We all remember that major arguments for Microsoft not implementing XSLT 2.0 were XQuery (they decided it's better) and XSLT2 draft status (so don't repeat WD-XSL story). Now that XQuery is wiped out from .NET and XSLT2 becoming full recommendation, what could be the next argument against implementing it? Probably XLinq. But as XLinq evolves it becomes clear that XLinq doesn't really replaces XSLT.

.NET provides amazing support for XSLT1. Developing, debugging with Visual Studio, one of the best XSLT processors - XslCompiledTransform. That's great and hence XSLT is everywhere nowadays and you know what - we want more! XSLT 1.0 sucks, give us XSLT 2.0!

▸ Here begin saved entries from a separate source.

--- src/include/hbps_params.svh ---
// Constants for the H-bridge PWM output steering block.
`ifndef HBPS_PARAMS_SVH
`define HBPS_PARAMS_SVH
`define HBPS_ADDR_W 5
`define HBPS_CH_CFG_BASE 5'h00
`define HBPS_DUTY_BASE 5'h08
`define HBPS_CTRL_ADDR 5'h10
`define HBPS_PERIOD_ADDR 5'h11
`define HBPS_CFG_RESET 8'h00
`define HBPS_DUTY_RESET 16'h0000
`define HBPS_PERIOD_RESET 11'h000
`define HBPS_CFG_OM_POS 6
`define HBPS_CFG_AM_POS 4
`define HBPS_DUTY_POL_POS 0
`define HBPS_CTRL_SIDE_POS 0
`define HBPS_CTRL_SHORT_POS 1
`define HBPS_UNMAPPED_READ 16'h0000
`endif

--- src/include/hbps_pkg.sv ---
// Types for the H-bridge PWM output steering block.
package hbps_pkg;
	typedef enum logic [1:0] {
		HBPS_OM_HALF_MINUS,
		HBPS_OM_HALF_PLUS,
		HBPS_OM_FULL,
		HBPS_OM_DUAL
	} hbps_omode_type;
	typedef enum logic [1:0] {
		HBPS_AM_OFF,
		HBPS_AM_LEFT,
		HBPS_AM_RIGHT,
		HBPS_AM_CENTER
	} hbps_amode_type;
endpackage : hbps_pkg

--- src/hdl/hbps_wave.sv ---
// Left aligned PWM waveform generator for one channel.
`timescale 1ns/1ps
module hbps_wave (
	input wire logic mclk,
	input wire logic arst_n,
	input wire logic enable,
	input wire logic [10:0] count,
	input wire logic [10:0] duty,
	output logic active
);
	logic next_active;

	always_comb
	begin
		next_active = enable && (count < duty);
	end

	always_ff @(posedge mclk or negedge arst_n)
	begin
		if (!arst_n)
			active <= 1'b0;
		else
			active <= next_active;
	end
endmodule : hbps_wave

Here is a new XPath2/XQuery1 type system. I'd say it's definitely more elegant than it was before. Ready to go I think.

June 12, 2006

MSDN Wiki

Hmmm, community-driven MSDN documentation... tempting.
Microsoft has launched the MSDN Wiki Beta - sort of a wrapper around MSDN documentation site, which adds "Community Content section" to the bottom of each MSDN page. Anybody can contribute any content to that section. Here is my test contribution to the "XslCompiledTransform Class" page. Basically such community-driven documentation could be awesome. MSDN documentation is huge and usually the subject you desperately need happens to be covered scarcely or even in a cryptic way. Microsoft admits they are just unable to cover all topics. Sadly but fact. So at least they can provide a centralized way for the community to contribute. One big question though is community content quality - somebody have to moderte all that stuff otherwise it's gonna be filled with spam and lame questions in just a week.

June 7, 2006

4 months database query

I was querying one remote and probably distributed database recently. I entered my name, sent query request and got "No such record" response - four freaking months later! What kind of crazy database is it? That's Russia's police database. I requested a police certificate from russian embassy in Israel and it took them four months to query that information. Wow. No doubts they are still using legacy database called "a huge pile of paper files" out there in Russia. As a matter of interest the same query in Ukraine takes 1 day, while in Israel - 5 minutes (mostly to print results).

June 4, 2006

New Microsoft certification - MCPD

I had a voucher for a free Microsoft certification exam which I got at the MVP summit last year and it was due to expire May 31. So I went to see how can I use it. As you probably know Microsoft has launched new wave of certifications with .NET 2.0 and Visiual Studio 2005 release. So I found out that "Microsoft Certified Professional Developer" series is now my target in this game. I'm MCAD already and in order to upgrade to MCPD I have to take 3 upgrade exams (there is no single MCPD credentials, it's MCPD Web, MCPD Windows and MCPD Enterprise). The problem is that those upgrade exams aren't released yet. Happily I managed not to waste my expiring voucher though. MCPD Windows requires 3 exams and two of them I've already passed in beta form, which actually counts. So last week I took 70-526 exam, "TS: Microsoft .NET Framework 2.0 - Windows-Based Client Development". I don't write much for Windows these days so it wasn't piece of cake. But not a rocket engineering either. I should admit new exams are much more comprehensive and tough. Well, anyway I'm MCPD Windows now.